(Beginning of INFORMATION)

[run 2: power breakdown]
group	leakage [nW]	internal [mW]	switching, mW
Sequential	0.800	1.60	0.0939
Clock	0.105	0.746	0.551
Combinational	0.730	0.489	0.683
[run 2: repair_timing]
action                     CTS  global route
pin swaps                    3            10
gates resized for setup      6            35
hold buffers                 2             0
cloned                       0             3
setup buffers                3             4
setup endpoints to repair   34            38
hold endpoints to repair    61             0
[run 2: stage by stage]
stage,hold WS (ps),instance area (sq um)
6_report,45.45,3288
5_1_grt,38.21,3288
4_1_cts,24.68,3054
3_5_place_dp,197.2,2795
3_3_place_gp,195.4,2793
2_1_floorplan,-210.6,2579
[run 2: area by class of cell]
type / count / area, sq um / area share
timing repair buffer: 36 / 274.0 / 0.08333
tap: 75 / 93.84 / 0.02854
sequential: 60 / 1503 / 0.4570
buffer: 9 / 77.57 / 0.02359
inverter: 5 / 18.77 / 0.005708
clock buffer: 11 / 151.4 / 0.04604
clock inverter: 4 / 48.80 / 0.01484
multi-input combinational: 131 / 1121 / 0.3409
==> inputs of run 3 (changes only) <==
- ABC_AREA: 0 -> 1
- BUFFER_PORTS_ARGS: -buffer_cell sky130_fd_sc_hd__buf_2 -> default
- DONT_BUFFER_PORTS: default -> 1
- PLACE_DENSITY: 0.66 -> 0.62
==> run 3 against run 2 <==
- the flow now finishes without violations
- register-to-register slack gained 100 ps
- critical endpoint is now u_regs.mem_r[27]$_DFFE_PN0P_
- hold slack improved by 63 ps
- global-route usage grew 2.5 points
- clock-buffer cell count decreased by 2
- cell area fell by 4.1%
==> src/psc_pkg.sv <==
/*
  Constants for the power switch controller register bank: register pointers,
  field positions, reset values, link operation codes and synchroniser layout.
  Assumes nothing of its surroundings; imported whole by every design file.
*/
package psc_pkg;

  // register pointer values (low three bits of the command byte)
  localparam logic [2:0] REG_CTRL      = 3'h0;
  localparam logic [2:0] REG_ALERT     = 3'h1;
  localparam logic [2:0] REG_STATUS    = 3'h2;
  localparam logic [2:0] REG_FAULT     = 3'h3;
  localparam logic [2:0] REG_SENSE     = 3'h4;
  localparam logic [2:0] REG_SOURCE    = 3'h5;
  localparam logic [2:0] REG_AUX       = 3'h6;
  localparam logic [2:0] REG_AUX_ALIAS = 3'h7;
  localparam int         NUM_REGS      = 7;
  localparam logic [2:0] PTR_RST       = 3'h0;

  // control_config fields
  localparam int CTL_GPIO_HI  = 7;
  localparam int CTL_GPIO_LO  = 6;
  localparam int CTL_TEST     = 5;
  localparam int CTL_MASS     = 4;
  localparam int CTL_SWITCH   = 3;
  localparam int CTL_RETRY_OC = 2;
  localparam int CTL_RETRY_UV = 1;
  localparam int CTL_RETRY_OV = 0;
  localparam logic [7:0] CTRL_RST = 8'h13;

  // general pin function, as {bit7, bit6}
  localparam logic [1:0] GP_PGOOD = 2'h0;
  localparam logic [1:0] GP_OUT   = 2'h1;
  localparam logic [1:0] GP_PBAD  = 2'h2;
  localparam logic [1:0] GP_IN    = 2'h3;

  // alert_enable fields
  localparam int         ALR_GPIO_OUT = 6;
  localparam logic [7:0] ALERT_RST    = 8'h00;
  localparam logic [7:0] ALERT_MASK   = 8'h7F;

  // fault_log / alert enable / status bit positions shared by fault classes
  localparam int         F_SHORT    = 5;
  localparam int         F_CARD     = 4;
  localparam int         F_PBAD     = 3;
  localparam int         F_OC       = 2;
  localparam int         F_UV       = 1;
  localparam int         F_OV       = 0;
  localparam int         ST_SWITCH  = 7;
  localparam int         ST_GPIO    = 6;
  localparam logic [7:0] FAULT_RST  = 8'h00;
  localparam logic [7:0] FAULT_MASK = 8'h3F;
  localparam logic [7:0] ADC_RST    = 8'h00;

  // current sense code above which a shorted switch is suspected
  localparam logic [7:0] SHORT_CODE = 8'h07;

  // link operation codes presented with each link clock rising edge
  localparam logic [1:0] OP_IDLE = 2'h0;
  localparam logic [1:0] OP_CMD  = 2'h1;
  localparam logic [1:0] OP_WR   = 2'h2;
  localparam logic [1:0] OP_RD   = 2'h3;

  // layout of the synchronised input vector
  localparam int SY_LCLK = 0;
  localparam int SY_OP   = 1;
  localparam int SY_BC   = 3;
  localparam int SY_DATA = 4;
  localparam int SY_CARD = 12;
  localparam int SY_FB   = 13;
  localparam int SY_UV   = 14;
  localparam int SY_OV   = 15;
  localparam int SY_GPIO = 16;
  localparam int SY_W    = 17;

  // cycles after reset before edges are trusted
  localparam logic [1:0] PRIME_CYCLES = 2'h3;

endpackage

(End of INFORMATION)

▸ **PROBLEM DETAILS**:
Find each line holding the string "default" in the listing above, then copy it.

▸ **REPLY**:
- BUFFER_PORTS_ARGS: -buffer_cell sky130_fd_sc_hd__buf_2 -> default
- DONT_BUFFER_PORTS: default -> 1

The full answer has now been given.